The command:
InputForm[Solve[F[x, k, kf, kb] == 0, x, Reals]]
produces the result:
{{x -> ConditionalExpression[Root[-3*kf^2 + 6*kb*kf*#1 - 3*kb^2*#1^2 + 2*k*#1^3 & , 1], (k > (2*kb^3)/(9*kf) && kb > 0 && kf > 0) ||
(Inequality[0, Less, k, Less, (2*kb^3)/(9*kf)] && kb > 0 && kf > 0) || (Inequality[0, Less, k, Less, (2*kb^3)/(9*kf)] && kb < 0 && kf < 0) ||
(Inequality[(2*kb^3)/(9*kf), Less, k, Less, 0] && kb < 0 && kf > 0) || (Inequality[(2*kb^3)/(9*kf), Less, k, Less, 0] && kf < 0 && kb > 0) ||
(k < 0 && kb > 0 && kf > 0) || (k < 0 && kb < 0 && kf < 0) || (k < (2*kb^3)/(9*kf) && kb < 0 && kf > 0) || (k < (2*kb^3)/(9*kf) && kf < 0 && kb > 0) ||
(kb < 0 && k > 0 && kf > 0) || (kb < 0 && kf < 0 && k > (2*kb^3)/(9*kf)) || (kf < 0 && k > 0 && kb > 0)]},
{x -> ConditionalExpression[Root[-3*kf^2 + 6*kb*kf*#1 - 3*kb^2*#1^2 + 2*k*#1^3 & , 2], (Inequality[0, Less, k, Less, (2*kb^3)/(9*kf)] && kb > 0 && kf > 0) ||
(Inequality[0, Less, k, Less, (2*kb^3)/(9*kf)] && kb < 0 && kf < 0) || (Inequality[(2*kb^3)/(9*kf), Less, k, Less, 0] && kb < 0 && kf > 0) ||
(Inequality[(2*kb^3)/(9*kf), Less, k, Less, 0] && kf < 0 && kb > 0)]},
{x -> ConditionalExpression[Root[-3*kf^2 + 6*kb*kf*#1 - 3*kb^2*#1^2 + 2*k*#1^3 & , 3], (Inequality[0, Less, k, Less, (2*kb^3)/(9*kf)] && kb > 0 && kf > 0) ||
(Inequality[0, Less, k, Less, (2*kb^3)/(9*kf)] && kb < 0 && kf < 0) || (Inequality[(2*kb^3)/(9*kf), Less, k, Less, 0] && kb < 0 && kf > 0) ||
(Inequality[(2*kb^3)/(9*kf), Less, k, Less, 0] && kf < 0 && kb > 0)]}}
I am afraid I don't see how this might be useful.

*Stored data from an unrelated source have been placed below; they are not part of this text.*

`config.mk`:
```
export PLATFORM = sky130hd
export DESIGN_NAME = hist_buf
export DESIGN_NICKNAME = d
export VERILOG_FILES = /design/src/rtl/hb_pkg.sv /design/src/rtl/hb_ring_ptr.sv /design/src/rtl/hb_entry_ram.sv /design/src/rtl/hb_flags.sv /design/src/rtl/hist_buf.sv
export SDC_FILE = /design/constraint.sdc
export NUM_CORES = 1
export LEC_CHECK = 0
export BUFFER_PORTS_ARGS = -buffer_cell sky130_fd_sc_hd__buf_4
export CORE_MARGIN = 5
export CORE_UTILIZATION = 60
export CTS_CLUSTER_SIZE = 28
export DETAILED_ROUTE_END_ITERATION = 10
export GPL_TIMING_DRIVEN = 0
export PLACE_DENSITY = 0.9
export SLEW_MARGIN = 20
export SYNTH_ARGS = -nofsm -noshare
export SYNTH_HDL_FRONTEND = slang
export SYNTH_HIERARCHICAL = 1
export SYNTH_SLANG_ARGS = --single-unit
```
`constraint.sdc`:
```
create_clock -name clk -period 24.8 [get_ports clk]
set_clock_uncertainty 0.05 [all_clocks]
set_input_delay 4.96 -clock clk [delete_from_list [all_inputs] [get_ports clk]]
set_output_delay 4.96 -clock clk [all_outputs]
set_load 0.05 [all_outputs]
```
`src/rtl/hb_pkg.sv`:
```
package hb_pkg;
  typedef enum logic [1:0] {
    HB_IDLE  = 2'd0,
    HB_WALK  = 2'd1,
    HB_DRAIN = 2'd2
  } hb_state_e;
endpackage

```
`src/rtl/hb_ring_ptr.sv`:
```
module hb_ring_ptr #(
  parameter int DEPTH = 8,
  localparam int IW = $clog2(DEPTH)
) (
  input  logic          clk,
  input  logic          rst,
  input  logic          push,
  input  logic          pop,
  input  logic          flush,
  output logic [IW-1:0] head,
  output logic [IW-1:0] head_nxt,
  output logic [IW-1:0] tail,
  output logic [IW:0]   cnt,
  output logic          full
);
  localparam logic [IW-1:0] ONE_I = 1;
  localparam logic [IW:0]   ONE_C = 1;
  localparam logic [IW:0]   DEP_C = DEPTH;

  assign full     = (cnt == DEP_C);
  assign head_nxt = flush ? '0 : (pop ? head + ONE_I : head);

  always_ff @(posedge clk) begin
    if (rst || flush) begin
      head <= '0;
      tail <= '0;
      cnt  <= '0;
    end else begin
      if (push) tail <= tail + ONE_I;
      if (pop)  head <= head + ONE_I;
      case ({push, pop})
        2'b10:   cnt <= cnt + ONE_C;
        2'b01:   cnt <= cnt - ONE_C;
        default: cnt <= cnt;
      endcase
    end
  end
endmodule

```
`src/rtl/hb_entry_ram.sv`:
```
module hb_entry_ram #(
  parameter int DEPTH = 8,
  parameter int W     = 70,
  localparam int IW = $clog2(DEPTH)
) (
  input  logic          clk,
  input  logic          we,
  input  logic [IW-1:0] waddr,
  input  logic [W-1:0]  wdata,
  input  logic [IW-1:0] raddr,
  output logic [W-1:0]  rdata
);
  logic [W-1:0] mem [DEPTH];

  always_ff @(posedge clk) begin
    if (we) mem[waddr] <= wdata;
    rdata <= mem[raddr];
  end
endmodule

```
`src/rtl/hb_flags.sv`:
```
module hb_flags #(
  parameter int DEPTH = 8,
  localparam int IW = $clog2(DEPTH)
) (
  input  logic          clk,
  input  logic          rst,
  input  logic          clr,
  input  logic          set_en,
  input  logic [IW-1:0] set_idx,
  input  logic          cpl_en,
  input  logic [IW-1:0] cpl_idx,
  input  logic          cpl_exc,
  input  logic          ret_en,
  input  logic [IW-1:0] head_idx,
  output logic          h_valid,
  output logic          h_done,
  output logic          h_exc
);
  logic [DEPTH-1:0] live_q, done_q, bad_q;

  always_ff @(posedge clk) begin
    if (rst || clr) begin
      live_q <= '0;
      done_q <= '0;
      bad_q  <= '0;
    end else begin
      for (int i = 0; i < DEPTH; i++) begin
        if (set_en && set_idx == IW'(i)) begin
          live_q[i] <= 1'b1;
          done_q[i] <= 1'b0;
          bad_q[i]  <= 1'b0;
        end else if (ret_en && head_idx == IW'(i)) begin
          live_q[i] <= 1'b0;
        end else if (cpl_en && cpl_idx == IW'(i) && live_q[i]) begin
          done_q[i] <= 1'b1;
          bad_q[i]  <= cpl_exc;
        end
      end
    end
  end

  assign h_valid = live_q[head_idx];
  assign h_done  = done_q[head_idx];
  assign h_exc   = bad_q[head_idx];
endmodule

```
`src/rtl/hist_buf.sv`:
```
module hist_buf
  import hb_pkg::*;
#(
  parameter int DEPTH = 8,
  parameter int NREG  = 32,
  parameter int DW    = 32,
  parameter int PCW   = 32,
  localparam int IW = $clog2(DEPTH),
  localparam int RW = $clog2(NREG)
) (
  input  logic           clk,
  input  logic           rst,
  input  logic           alloc_valid,
  input  logic           alloc_has_dst,
  input  logic [RW-1:0]  alloc_dst,
  input  logic [DW-1:0]  alloc_old,
  input  logic [PCW-1:0] alloc_pc,
  output logic           alloc_ready,
  output logic [IW-1:0]  alloc_tag,
  input  logic           cpl_valid,
  input  logic [IW-1:0]  cpl_tag,
  input  logic           cpl_exc,
  output logic           retire_ok,
  output logic           busy,
  output logic           rf_we,
  output logic [RW-1:0]  rf_waddr,
  output logic [DW-1:0]  rf_wdata,
  output logic           exc_valid,
  output logic [PCW-1:0] exc_pc
);
  localparam int EW = 1 + RW + DW + PCW;
  localparam logic [IW-1:0] ONE_I = 1;
  localparam logic [IW:0]   ONE_C = 1;

  hb_state_e state_q;
  logic [IW-1:0] head, head_nxt, tail, walk_q, raddr;
  logic [IW:0]   cnt, left_q;
  logic          full, push, flush, fault, retire;
  logic          h_valid, h_done, h_exc;
  logic [EW-1:0] wr_ent, rd_ent;
  logic          rd_has;
  logic [RW-1:0] rd_dst;
  logic [DW-1:0] rd_old;
  logic [PCW-1:0] rd_pc;
  logic          iss_q, rf_we_q, exc_q, ret_q;
  logic [RW-1:0] rf_addr_q;
  logic [DW-1:0] rf_data_q;
  logic [PCW-1:0] pc_q;

  // slot bookkeeping: head/tail ring and per-slot status bits
  assign fault  = (state_q == HB_IDLE) && h_valid && h_done && h_exc;
  assign retire = (state_q == HB_IDLE) && h_valid && h_done && !h_exc;
  assign flush  = (state_q == HB_DRAIN);
  assign alloc_ready = (state_q == HB_IDLE) && !full && !fault;
  assign push   = alloc_valid && alloc_ready;
  assign alloc_tag = tail;

  hb_ring_ptr #(.DEPTH(DEPTH)) u_ptr (
    .clk(clk), .rst(rst), .push(push), .pop(retire), .flush(flush),
    .head(head), .head_nxt(head_nxt), .tail(tail), .cnt(cnt), .full(full)
  );

  hb_flags #(.DEPTH(DEPTH)) u_flags (
    .clk(clk), .rst(rst), .clr(flush),
    .set_en(push), .set_idx(tail),
    .cpl_en(cpl_valid), .cpl_idx(cpl_tag), .cpl_exc(cpl_exc),
    .ret_en(retire), .head_idx(head),
    .h_valid(h_valid), .h_done(h_done), .h_exc(h_exc)
  );

  // write-once payload in a synchronous-read array; while idle it
  // pre-reads the next head so the faulting PC is ready on detection
  assign wr_ent = {alloc_has_dst, alloc_dst, alloc_old, alloc_pc};
  assign raddr  = (state_q == HB_WALK) ? walk_q : head_nxt;

  hb_entry_ram #(.DEPTH(DEPTH), .W(EW)) u_ram (
    .clk(clk), .we(push), .waddr(tail), .wdata(wr_ent),
    .raddr(raddr), .rdata(rd_ent)
  );

  assign {rd_has, rd_dst, rd_old, rd_pc} = rd_ent;

  always_ff @(posedge clk) begin
    if (rst) begin
      state_q   <= HB_IDLE;
      walk_q    <= '0;
      left_q    <= '0;
      iss_q     <= 1'b0;
      rf_we_q   <= 1'b0;
      rf_addr_q <= '0;
      rf_data_q <= '0;
      exc_q     <= 1'b0;
      ret_q     <= 1'b0;
      pc_q      <= '0;
    end else begin
      iss_q   <= (state_q == HB_WALK);
      rf_we_q <= iss_q && rd_has;
      if (iss_q) begin
        rf_addr_q <= rd_dst;
        rf_data_q <= rd_old;
      end
      exc_q <= (state_q == HB_DRAIN);
      ret_q <= retire;
      case (state_q)
        HB_IDLE: begin
          if (fault) begin
            pc_q    <= rd_pc;
            walk_q  <= tail - ONE_I;
            left_q  <= cnt - ONE_C;
            state_q <= (cnt == ONE_C) ? HB_DRAIN : HB_WALK;
          end
        end
        HB_WALK: begin
          walk_q <= walk_q - ONE_I;
          left_q <= left_q - ONE_C;
          if (left_q == ONE_C) state_q <= HB_DRAIN;
        end
        default: state_q <= HB_IDLE;
      endcase
    end
  end

  assign busy      = (state_q != HB_IDLE);
  assign retire_ok = ret_q;
  assign rf_we     = rf_we_q;
  assign rf_waddr  = rf_addr_q;
  assign rf_wdata  = rf_data_q;
  assign exc_valid = exc_q;
  assign exc_pc    = pc_q;
endmodule

```
==> metrics.csv <==
stage,metric,value,unit
outcome,run_status,finished clean,
worst_setup_path,worstSetupStartpointType,register,
clocking,htreeDepth,3,
clocking,clkTransAtPathRegs,0.06,ns
detailed_routing,antenna_left,0,
final_layout,nets,1793,
timing,hold_viol,0,
logic_synthesis,ys_async_sr_fraction,0,%
global_routing,grt_max_degree,22,
floorplanning,die_area,0.05011,mm^2
logic_synthesis,synth_nets,1520,
timing,worst_pin_slew,0.8536,ns
logic_synthesis,syn_area_per_cell,19.16,um^2
power_and_ir_drop,powerDensity,79.76,mW/mm^2
placement,gp_congestion,0.8690,
logic_synthesis,ys_ff_latch,746,
floorplanning,placementRows,78,
floorplanning,ios,155,
timing,finalCriticalPeriod,8.223,ns
worst_setup_path,worstPathMaxFanout,10,
placement,hpwl,38780,um
logic_synthesis,netlist_area,0.02744,mm^2
floorplanning,initial_core_util,60.60,%
detailed_routing,drt_iter0_drc,2031,
detailed_routing,detail_route.wl_per_cell,26.91,um
clocking,cts_made_buffers,73,
timing,timing.final.ws_setup,16.58,ns
min_path,min_path_type,reg -> reg,
global_routing,antenna_found_initial,4,
final_layout,drive_above_1_share,32.60,%
timing,setup_tns,0,ns
timing,whs,0.3835,ns
logic_synthesis,ys.flop_type,edfxtp_1,
floorplanning,die_h,223.9,um
logic_synthesis,synth_warnings,6,
power_and_ir_drop,finalPower,0.002600,W
detailed_routing,drcViolationCount,0,
clocking,clk_path_buf_depth,3,
detailed_routing,vias,14629,
clocking,post_cts_buffers,0,
global_routing,grt_first_pass_wirelength,95210,um
timing,setup_viol,0,
clocking,cts_tree,done,
clocking,cts_hold_repair.buffers,0,
logic_synthesis,syn_inst,1432,
timing,finalMaxSlewViolations,0,
job,drv_cap,0,
final_layout,final_cell_mix,"edfxtp_1, dfxtp_1, buf_4",
worst_setup_path,worstPathRequired,19.79,ns
logic_synthesis,synth.distinct_cells,50,
placement,pre_cts_ws,17.08,ns
global_routing,grt_usage,25.39,%
timing,min_period_over_period,33.16,%
clocking,cts.sink_count,746,
logic_synthesis,yosys-top-cells-area,"edfxtp_1, dfxtp_1, mux4_2",
timing,fmax,0.1216,GHz
worst_setup_path,critPathKind,reg -> out,
final_layout,fillers,2532,
timing,slew_headroom,43.09,%
floorplanning,core_area,0.04528,mm^2
clocking,root_buffer,clkbuf_16,
worst_setup_path,critPathArrivalTime,3.21,ns
power_and_ir_drop,p_leak,10.96,nW
final_layout,stdcell_count,2363,
clocking,insertion_delay,0.59,ns
logic_synthesis,synth_edf_count,560,
power_and_ir_drop,ir_drop,0.06812,mV
worst_setup_path,critPathCaptureType,output port,
detailed_routing,firstDrtPassIters,5,
clocking,cts.repair.resized,0,
detailed_routing,routed_wl,63580,um
logic_synthesis,synth.yosys.seq_area_share,74.85,%
global_routing,grt_pass1_vias,15523,
final_layout,area_delta_synth_final,18.81,%
floorplanning,die_w,223.9,um
global_routing,grt-ovfl-total,0,
placement,dp.cells,2230,
placement,portBuffers,153,
detailed_routing,avgViaCountPerCell,6.191,
logic_synthesis,synth_top_area_share,61.28,%
logic_synthesis,yosysTopAreaCell,edfxtp_1,
final_layout,mostFrequentLayoutCell,edfxtp_1,
timing,grt_setup_unrepaired,false,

Where are the analytical formulae? A third order polynomial should have analytical formulae for its roots. I also think that at least one root should always be real (if I remember the mathematics).
Leslaw